§ **Activity**
Please keep to the lines below from the one with "export ABC_CLOCK_PERIOD_IN_PS = 6800" through the one with "Post-Synth Simple-Gate Area", and restate them word for word, ends included.
** Material shown follows **
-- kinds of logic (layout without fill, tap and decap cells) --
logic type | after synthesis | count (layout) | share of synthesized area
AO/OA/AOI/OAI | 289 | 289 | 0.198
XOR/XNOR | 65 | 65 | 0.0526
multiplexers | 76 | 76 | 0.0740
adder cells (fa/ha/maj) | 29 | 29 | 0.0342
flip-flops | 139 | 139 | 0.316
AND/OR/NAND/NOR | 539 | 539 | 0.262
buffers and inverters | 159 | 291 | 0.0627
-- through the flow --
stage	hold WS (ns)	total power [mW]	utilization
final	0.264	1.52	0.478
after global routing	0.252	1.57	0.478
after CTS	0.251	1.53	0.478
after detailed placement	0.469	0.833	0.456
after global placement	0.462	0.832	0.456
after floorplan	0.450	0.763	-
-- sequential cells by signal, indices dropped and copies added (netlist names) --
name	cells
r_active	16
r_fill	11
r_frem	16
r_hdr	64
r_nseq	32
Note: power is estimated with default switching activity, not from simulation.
<file path="src/black_border_detector_defines.svh">
// assertion macros for the black border detector
`ifndef BLACK_BORDER_DETECTOR_DEFINES_SVH
`define BLACK_BORDER_DETECTOR_DEFINES_SVH

`ifndef NO_ASSERTIONS
`define BBD_ASSERT(lbl, clk, rst, prop, msg) \
   lbl: assert property (@(posedge clk) disable iff (rst) prop) else $error(msg);
`define BBD_ASSERT_ALWAYS(lbl, clk, prop, msg) \
   lbl: assert property (@(posedge clk) prop) else $error(msg);
`else
`define BBD_ASSERT(lbl, clk, rst, prop, msg)
`define BBD_ASSERT_ALWAYS(lbl, clk, prop, msg)
`endif

`endif

</file>
<file path="src/bbd_pkg.sv">
// shared types, sizes and constants of the black border detector
package bbd_pkg;

   localparam int MAX_W = 4096;
   localparam int MAX_H = 4096;
   localparam int MAX_WH = (MAX_W > MAX_H) ? MAX_W : MAX_H;

   localparam int X_W = $clog2(MAX_W);
   localparam int Y_W = $clog2(MAX_H);
   localparam int SZ_W = $clog2(MAX_WH + 1);
   localparam int CFG_W = 13;
   localparam int THR_W = 8;
   localparam int PROD_W = THR_W + SZ_W;
   localparam int SUM_W = $clog2(MAX_WH * 255 + 1);

   localparam int PIX_W = 8;
   localparam int GRAY_W = 8;
   localparam int GRAY_ACC_W = 22;
   localparam int GRAY_SHIFT = 14;
   localparam logic [GRAY_ACC_W-1:0] GRAY_R = GRAY_ACC_W'(4899);
   localparam logic [GRAY_ACC_W-1:0] GRAY_G = GRAY_ACC_W'(9617);
   localparam logic [GRAY_ACC_W-1:0] GRAY_B = GRAY_ACC_W'(1868);
   localparam logic [GRAY_ACC_W-1:0] GRAY_RND = GRAY_ACC_W'(8192);

   localparam int OUT_POS_W = 12;
   localparam int OUT_SIZE_W = 13;

   localparam int CSR_IDX_W = 2;
   localparam logic [CSR_IDX_W-1:0] CSR_FRAME_WIDTH = 2'd0;
   localparam logic [CSR_IDX_W-1:0] CSR_FRAME_HEIGHT = 2'd1;
   localparam logic [CSR_IDX_W-1:0] CSR_DARK_LEVEL = 2'd2;

   localparam logic [CFG_W-1:0] FRAME_WIDTH_RST = 13'd640;
   localparam logic [CFG_W-1:0] FRAME_HEIGHT_RST = 13'd480;
   localparam logic [THR_W-1:0] DARK_LEVEL_RST = 8'd16;

   localparam int FIFO_DEPTH = 8;
   localparam int FIFO_PTR_W = $clog2(FIFO_DEPTH);
   localparam int FIFO_CNT_W = $clog2(FIFO_DEPTH + 1);
   localparam int CRED_W = FIFO_CNT_W + 1;

   typedef struct packed {
      logic [PIX_W-1:0] red;
      logic [PIX_W-1:0] green;
      logic [PIX_W-1:0] blue;
   } req_type;

   typedef struct packed {
      logic [OUT_POS_W-1:0]  crop_left;
      logic [OUT_POS_W-1:0]  crop_top;
      logic [OUT_SIZE_W-1:0] crop_width;
      logic [OUT_SIZE_W-1:0] crop_height;
      logic                  bars_found;
   } rsp_type;

   typedef struct packed {
      logic              valid;
      logic [X_W-1:0]    x;
      logic [Y_W-1:0]    y;
      logic              first_row;
      logic              row_end;
      logic              last_row;
      logic [GRAY_W-1:0] gray;
   } s1_type;

   typedef struct packed {
      logic             en;
      logic [X_W-1:0]   addr;
      logic [SUM_W-1:0] data;
   } ram_wr_type;

endpackage

</file>
<file path="src/bbd_front.sv">
// raster position tracking, request stage and gray conversion
`include "black_border_detector_defines.svh"

module bbd_front (
   input  logic                      clock,
   input  logic                      reset,
   input  logic                      accept,
   input  bbd_pkg::req_type          req_data,
   input  logic [bbd_pkg::SZ_W-1:0]  width_eff,
   input  logic [bbd_pkg::SZ_W-1:0]  height_eff,
   output bbd_pkg::s1_type           s1
);

   logic [bbd_pkg::X_W-1:0] x_ff, x_in;
   logic [bbd_pkg::Y_W-1:0] y_ff, y_in;
   logic                    row_end, last_row;

   logic                    valid_ff;
   logic [bbd_pkg::X_W-1:0] x1_ff;
   logic [bbd_pkg::Y_W-1:0] y1_ff;
   logic                    first_row_ff, row_end_ff, last_row_ff;
   bbd_pkg::req_type        pix_ff;

   logic [bbd_pkg::GRAY_ACC_W-1:0] acc;

   always_comb begin
      row_end = bbd_pkg::SZ_W'(x_ff) >= width_eff - bbd_pkg::SZ_W'(1);
      last_row = bbd_pkg::SZ_W'(y_ff) >= height_eff - bbd_pkg::SZ_W'(1);
      x_in = x_ff;
      y_in = y_ff;
      if (accept) begin
         if (row_end) begin
            x_in = '0;
            y_in = last_row ? '0 : y_ff + bbd_pkg::Y_W'(1);
         end else begin
            x_in = x_ff + bbd_pkg::X_W'(1);
         end
      end
   end

   always_ff @(posedge clock) begin
      if (reset) begin
         x_ff <= '0;
         y_ff <= '0;
         valid_ff <= 1'b0;
      end else begin
         x_ff <= x_in;
         y_ff <= y_in;
         valid_ff <= accept;
      end
   end

   always_ff @(posedge clock) begin
      if (accept) begin
         x1_ff <= x_ff;
         y1_ff <= y_ff;
         first_row_ff <= (y_ff == '0);
         row_end_ff <= row_end;
         last_row_ff <= last_row;
         pix_ff <= req_data;
      end
   end

   // bt.601 weights, 14 fractional bits, rounded
   always_comb begin
      acc = bbd_pkg::GRAY_ACC_W'(pix_ff.red) * bbd_pkg::GRAY_R
          + bbd_pkg::GRAY_ACC_W'(pix_ff.green) * bbd_pkg::GRAY_G
          + bbd_pkg::GRAY_ACC_W'(pix_ff.blue) * bbd_pkg::GRAY_B
          + bbd_pkg::GRAY_RND;
      s1.valid = valid_ff;
      s1.x = x1_ff;
      s1.y = y1_ff;
      s1.first_row = first_row_ff;
      s1.row_end = row_end_ff;
      s1.last_row = last_row_ff;
      s1.gray = acc[bbd_pkg::GRAY_SHIFT +: bbd_pkg::GRAY_W];
   end

   `BBD_ASSERT(a_frame_wrap, clock, reset, accept && row_end && last_row |=> x_ff == '0 && y_ff == '0, "position did not return to origin after frame end")

endmodule

</file>
<file path="config.mk">
export PLATFORM = sky130hd
export DESIGN_NAME = bbd_front
export DESIGN_NICKNAME = d
export VERILOG_FILES = /design/src/bbd_pkg.sv /design/src/bbd_front.sv
export VERILOG_INCLUDE_DIRS = /design/src /design/src/src
export SDC_FILE = /design/constraint.sdc
export NUM_CORES = 1
export LEC_CHECK = 0
export ABC_CLOCK_PERIOD_IN_PS = 6800
export BUFFER_PORTS_ARGS = -buffer_cell sky130_fd_sc_hd__buf_4
export CORE_MARGIN = 2
export CORE_UTILIZATION = 40
export CTS_CLUSTER_SIZE = 16
export DETAILED_ROUTE_END_ITERATION = 8
export PLACE_DENSITY = 0.72
export SYNTH_ARGS = -nofsm -noshare
export SYNTH_HDL_FRONTEND = slang
export SYNTH_SLANG_ARGS = --single-unit
</file>
<file path="constraint.sdc">
create_clock -name clock -period 6.8 [get_ports clock]
set_input_delay 0.68 -clock clock [delete_from_list [all_inputs] [get_ports clock]]
set_output_delay 0.68 -clock clock [all_outputs]
set_load 0.05 [all_outputs]
</file>
==> summary.md <==
| Metric | Value |
|---|---|
| First-pass GRT wire length | `32690 um` |
| Area occupied by multi-input gates | `6470 sq um` |
| Max_cap viols | `0` |
| Worst R2R Path Depth | `8` |
| Max clock buf depth | `2` |
| Multiplexer area fraction after synthesis | `0%` |
| Fin worst setup slack | `-1.040 ns` |
| Clock skew | `0.01148 ns` |
| Initial DRC Count | `200` |
| Main synth FF type | `edfxtp_1` |
| Area grow syn2layout | `24.19%` |
| CTS Buf Count | `9` |
| Type of origin of the critical path | `flop` |
| DP Worst Slack | `-0.8393 ns` |
| Failing checks | `negative setup slack` |
| Top cell type's share of synthesized area | `24.20%` |
| HP Start | `req_data[18]` |
| Die X | `153.1 um` |
| Synthesized area | `8892 sq um` |
| Netlist cell types | `58` |
| RR Endpoint | `y_ff[4]$_SDFFE_PP0P_` |
| Largest family of logic cells by synthesized area | `adder cells` |
| Synth Register Bits | `76` |
| CP endpoint kind | `output port` |
| Yosys warnings | `0` |
| Die H | `153.1 um` |
| Post-Synth Simple-Gate Area | `9.498%` |
| Hold-fix buffers, CTS | `0` |
| Synth top area cells | `ha_1, fa_1, edfxtp_1` |
| Vias | `6385` |
| Final period util | `115.3%` |
| # fillers | `1915` |
| Syn_nets | `1167` |
| Worst min-delay path class | `in2reg` |
| Synthesized area per cell | `10.40 sq um` |
| Worst Path Arrival | `7.16 ns` |
| CTS tree | `built` |
| Final setup viols | `8` |
| Critical R2R Launch | `y_ff[6]$_SDFFE_PP0P_` |
| Initial antenna violation count | `0` |
| Largest net degree at the start of global routing | `62` |
| Async set-or-reset flop fraction in the synthesized netlist | `0%` |
| EDFF count, synth | `51` |
| Worst-path clk slew | `0.07 ns` |
| Initial core utilization | `40.75%` |
| Final wirelength | `19640 um` |
| Fin util | `50.60%` |
| Crit path kind | `reg2out` |
| Seq/Total Area, Yosys | `22.85%` |
| Die Area | `23440 sq um` |
| Number of global-route vias before repair | `6724` |
| Final hold violations | `0` |
| Layout cells sized above 1 | `24.43%` |
| Final ANT Viol Nets | `0` |
| Rel. slew slack | `45.40%` |
| Clock latency on the worst-skew pair | `0.35 ns` |
| WHS Endpoint | `pix_ff[18]$_DFFE_PP_` |
| Synth Area in Adders | `43.79%` |
| Wire per inst | `15.30 um` |
| Total GRT Usage | `17.16%` |
| Io pins | `89` |
| Post-synthesis compound-gate area fraction | `8.625%` |
| Register Area | `2032 sq um` |
| Placement Cell Area | `10430 sq um` |
| RSZ-0062 raised after global routing | `yes` |
| Max Clk Rate | `0.1275 GHz` |
| DRC violation count after routing | `0` |
| Worst-margin pin slew | `0.8190 ns` |
| Final instance area | `11040 sq um` |
| Net count, final | `1310` |
| Ant diodes | `0` |
| Largest area contributor in the netlist | `ha_1` |
| WP data required | `6.12 ns` |
| Slew Viols, Final | `0` |
| 1st-pass router iterations | `4` |
| # port buffers | `88` |
| Grt total ovfl | `0` |
| Syn Inst Count | `855` |
| Dpl hpwl | `15610 um` |
| Final Critical Period | `7.840 ns` |
| CTS Sinks | `76` |
| Final Wtd Congestion | `0.8410` |
| Core Region | `21820 sq um` |
| CTS root buffer | `clkbuf_16` |
| Xor and xnor area share after synthesis | `5.825%` |
| Register-to-Register Setup Slack | `4.08 ns` |
| Max FO, Critical Path | `4` |
| Hold Crit Depth | `1` |
| Vias per cell | `4.977` |
| H-Tree Depth | `3` |
| Status | `finished with violations` |
| # rows | `54` |
## cells in the mapped netlist, types with 11 or more instances
cell,number
inv_1,199
ha_1,172
fa_1,87
edfxtp_1,51
xnor2_1,33
nor2_1,30
nand2_1,28
dfxtp_1,25
a21oi_1,23
xor2_1,23
nor3_1,15
nand3_1,13
o21ai_0,12
nor3_2,11
## state kept, by name, indices dropped and copies added, names as in the netlist
register      cells
valid_ff          1
last_row_ff       1
first_row_ff      1
x_ff             12
row_end_ff        1
y1_ff            12
y_ff             12
pix_ff           24
x1_ff            12
## routing by layer
metal | part of all wire, % | vias to the layer above | GRT usage [%]
met4 | 1.2 | 0 | 3.527
li1 | - | 3156 | -
met5 | 0 | - | 0
met1 | 44 | 3078 | 22.63
met3 | 5.1 | 22 | 3.346
met2 | 49 | 129 | 29.44
## worst max-delay path by stage
stage	startpoint	to	slack [ns]
after floorplan	pix_ff[6]$_DFFE_PP_	s1[4]	-0.61
after global placement	pix_ff[6]$_DFFE_PP_	s1[6]	-0.73
after detailed placement	pix_ff[6]$_DFFE_PP_	s1[3]	-0.84
after CTS	pix_ff[6]$_DFFE_PP_	s1[4]	-1.02
after global routing	pix_ff[2]$_DFFE_PP_	s1[6]	-1.31
final	pix_ff[6]$_DFFE_PP_	s1[6]	-1.04
## metrics by stage
stage	TNS, ns	std cells	hold slack [ns]
after floorplan	-4.075	855	0.4564
after global placement	-5.116	1264	0.4864
after detailed placement	-6.203	1264	0.4868
after CTS	-7.931	1281	0.4946
after global routing	-9.818	1283	0.4963
final	-7.967	1283	0.5032
## cells by family (layout without fill, tap and decap cells)
family          after synthesis  in the layout
compound gates               99             99
xor+xnor                     57             57
fa+ha+maj                   259            259
buf+inv                     213            361
flops                        76             76
simple gates                151            151
## final cells by class
class / count / area share [%]
well taps: 280 / 3.172
multi-input cells: 566 / 58.59
clock inverters: 6 / 0.4759
flip-flops and latches: 76 / 18.40
clock buffers: 10 / 2.266
repair buffers: 146 / 10.33
inverters: 199 / 6.764
$ cat config.mk
export PLATFORM = sky130hd
export DESIGN_NAME = bbd_accum
export DESIGN_NICKNAME = d
export VERILOG_FILES = /design/src/bbd_pkg.sv /design/src/bbd_accum.sv
export VERILOG_INCLUDE_DIRS = /design/src /design/src/src
export SDC_FILE = /design/constraint.sdc
export NUM_CORES = 1
export LEC_CHECK = 0
export ABC_AREA = 1
export BUFFER_PORTS_ARGS = -buffer_cell sky130_fd_sc_hd__buf_2
export CAP_MARGIN = 25
export CELL_PAD_IN_SITES_DETAIL_PLACEMENT = 1
export CELL_PAD_IN_SITES_GLOBAL_PLACEMENT = 1
export CORE_UTILIZATION = 43
export DETAILED_ROUTE_END_ITERATION = 16
export PLACE_DENSITY = 0.87
export REMOVE_ABC_BUFFERS = 1
export SKIP_LAST_GASP = 1
export SLEW_MARGIN = 20
export SYNTH_ARGS = -nofsm -noshare
export SYNTH_HDL_FRONTEND = slang
export SYNTH_SLANG_ARGS = --single-unit
$ cat constraint.sdc
create_clock -name clock -period 10 [get_ports clock]
set_input_delay 2 -clock clock [delete_from_list [all_inputs] [get_ports clock]]
set_output_delay 2 -clock clock [all_outputs]
set_load 0.1 [all_outputs]
$ cat src/black_border_detector_defines.svh
// assertion macros for the black border detector
`ifndef BLACK_BORDER_DETECTOR_DEFINES_SVH
`define BLACK_BORDER_DETECTOR_DEFINES_SVH

`ifndef NO_ASSERTIONS
`define BBD_ASSERT(lbl, clk, rst, prop, msg) \
   lbl: assert property (@(posedge clk) disable iff (rst) prop) else $error(msg);
`define BBD_ASSERT_ALWAYS(lbl, clk, prop, msg) \
   lbl: assert property (@(posedge clk) prop) else $error(msg);
`else
`define BBD_ASSERT(lbl, clk, rst, prop, msg)
`define BBD_ASSERT_ALWAYS(lbl, clk, prop, msg)
`endif

`endif

$ cat src/bbd_pkg.sv
// shared types, sizes and constants of the black border detector
package bbd_pkg;

   localparam int MAX_W = 4096;
   localparam int MAX_H = 4096;
   localparam int MAX_WH = (MAX_W > MAX_H) ? MAX_W : MAX_H;

   localparam int X_W = $clog2(MAX_W);
   localparam int Y_W = $clog2(MAX_H);
   localparam int SZ_W = $clog2(MAX_WH + 1);
   localparam int CFG_W = 13;
   localparam int THR_W = 8;
   localparam int PROD_W = THR_W + SZ_W;
   localparam int SUM_W = $clog2(MAX_WH * 255 + 1);

   localparam int PIX_W = 8;
   localparam int GRAY_W = 8;
   localparam int GRAY_ACC_W = 22;
   localparam int GRAY_SHIFT = 14;
   localparam logic [GRAY_ACC_W-1:0] GRAY_R = GRAY_ACC_W'(4899);
   localparam logic [GRAY_ACC_W-1:0] GRAY_G = GRAY_ACC_W'(9617);
   localparam logic [GRAY_ACC_W-1:0] GRAY_B = GRAY_ACC_W'(1868);
   localparam logic [GRAY_ACC_W-1:0] GRAY_RND = GRAY_ACC_W'(8192);

   localparam int OUT_POS_W = 12;
   localparam int OUT_SIZE_W = 13;

   localparam int CSR_IDX_W = 2;
   localparam logic [CSR_IDX_W-1:0] CSR_FRAME_WIDTH = 2'd0;
   localparam logic [CSR_IDX_W-1:0] CSR_FRAME_HEIGHT = 2'd1;
   localparam logic [CSR_IDX_W-1:0] CSR_DARK_LEVEL = 2'd2;

   localparam logic [CFG_W-1:0] FRAME_WIDTH_RST = 13'd640;
   localparam logic [CFG_W-1:0] FRAME_HEIGHT_RST = 13'd480;
   localparam logic [THR_W-1:0] DARK_LEVEL_RST = 8'd16;

   localparam int FIFO_DEPTH = 8;
   localparam int FIFO_PTR_W = $clog2(FIFO_DEPTH);
   localparam int FIFO_CNT_W = $clog2(FIFO_DEPTH + 1);
   localparam int CRED_W = FIFO_CNT_W + 1;

   typedef struct packed {
      logic [PIX_W-1:0] red;
      logic [PIX_W-1:0] green;
      logic [PIX_W-1:0] blue;
   } req_type;

   typedef struct packed {
      logic [OUT_POS_W-1:0]  crop_left;
      logic [OUT_POS_W-1:0]  crop_top;
      logic [OUT_SIZE_W-1:0] crop_width;
      logic [OUT_SIZE_W-1:0] crop_height;
      logic                  bars_found;
   } rsp_type;

   typedef struct packed {
      logic              valid;
      logic [X_W-1:0]    x;
      logic [Y_W-1:0]    y;
      logic              first_row;
      logic              row_end;
      logic              last_row;
      logic [GRAY_W-1:0] gray;
   } s1_type;

   typedef struct packed {
      logic             en;
      logic [X_W-1:0]   addr;
      logic [SUM_W-1:0] data;
   } ram_wr_type;

endpackage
** End of Material shown **
§ **Task output**
export ABC_CLOCK_PERIOD_IN_PS = 6800
export BUFFER_PORTS_ARGS = -buffer_cell sky130_fd_sc_hd__buf_4
export CORE_MARGIN = 2
export CORE_UTILIZATION = 40
export CTS_CLUSTER_SIZE = 16
export DETAILED_ROUTE_END_ITERATION = 8
export PLACE_DENSITY = 0.72
export SYNTH_ARGS = -nofsm -noshare
export SYNTH_HDL_FRONTEND = slang
export SYNTH_SLANG_ARGS = --single-unit
</file>
<file path="constraint.sdc">
create_clock -name clock -period 6.8 [get_ports clock]
set_input_delay 0.68 -clock clock [delete_from_list [all_inputs] [get_ports clock]]
set_output_delay 0.68 -clock clock [all_outputs]
set_load 0.05 [all_outputs]
</file>
==> summary.md <==
| Metric | Value |
|---|---|
| First-pass GRT wire length | `32690 um` |
| Area occupied by multi-input gates | `6470 sq um` |
| Max_cap viols | `0` |
| Worst R2R Path Depth | `8` |
| Max clock buf depth | `2` |
| Multiplexer area fraction after synthesis | `0%` |
| Fin worst setup slack | `-1.040 ns` |
| Clock skew | `0.01148 ns` |
| Initial DRC Count | `200` |
| Main synth FF type | `edfxtp_1` |
| Area grow syn2layout | `24.19%` |
| CTS Buf Count | `9` |
| Type of origin of the critical path | `flop` |
| DP Worst Slack | `-0.8393 ns` |
| Failing checks | `negative setup slack` |
| Top cell type's share of synthesized area | `24.20%` |
| HP Start | `req_data[18]` |
| Die X | `153.1 um` |
| Synthesized area | `8892 sq um` |
| Netlist cell types | `58` |
| RR Endpoint | `y_ff[4]$_SDFFE_PP0P_` |
| Largest family of logic cells by synthesized area | `adder cells` |
| Synth Register Bits | `76` |
| CP endpoint kind | `output port` |
| Yosys warnings | `0` |
| Die H | `153.1 um` |
| Post-Synth Simple-Gate Area | `9.498%` |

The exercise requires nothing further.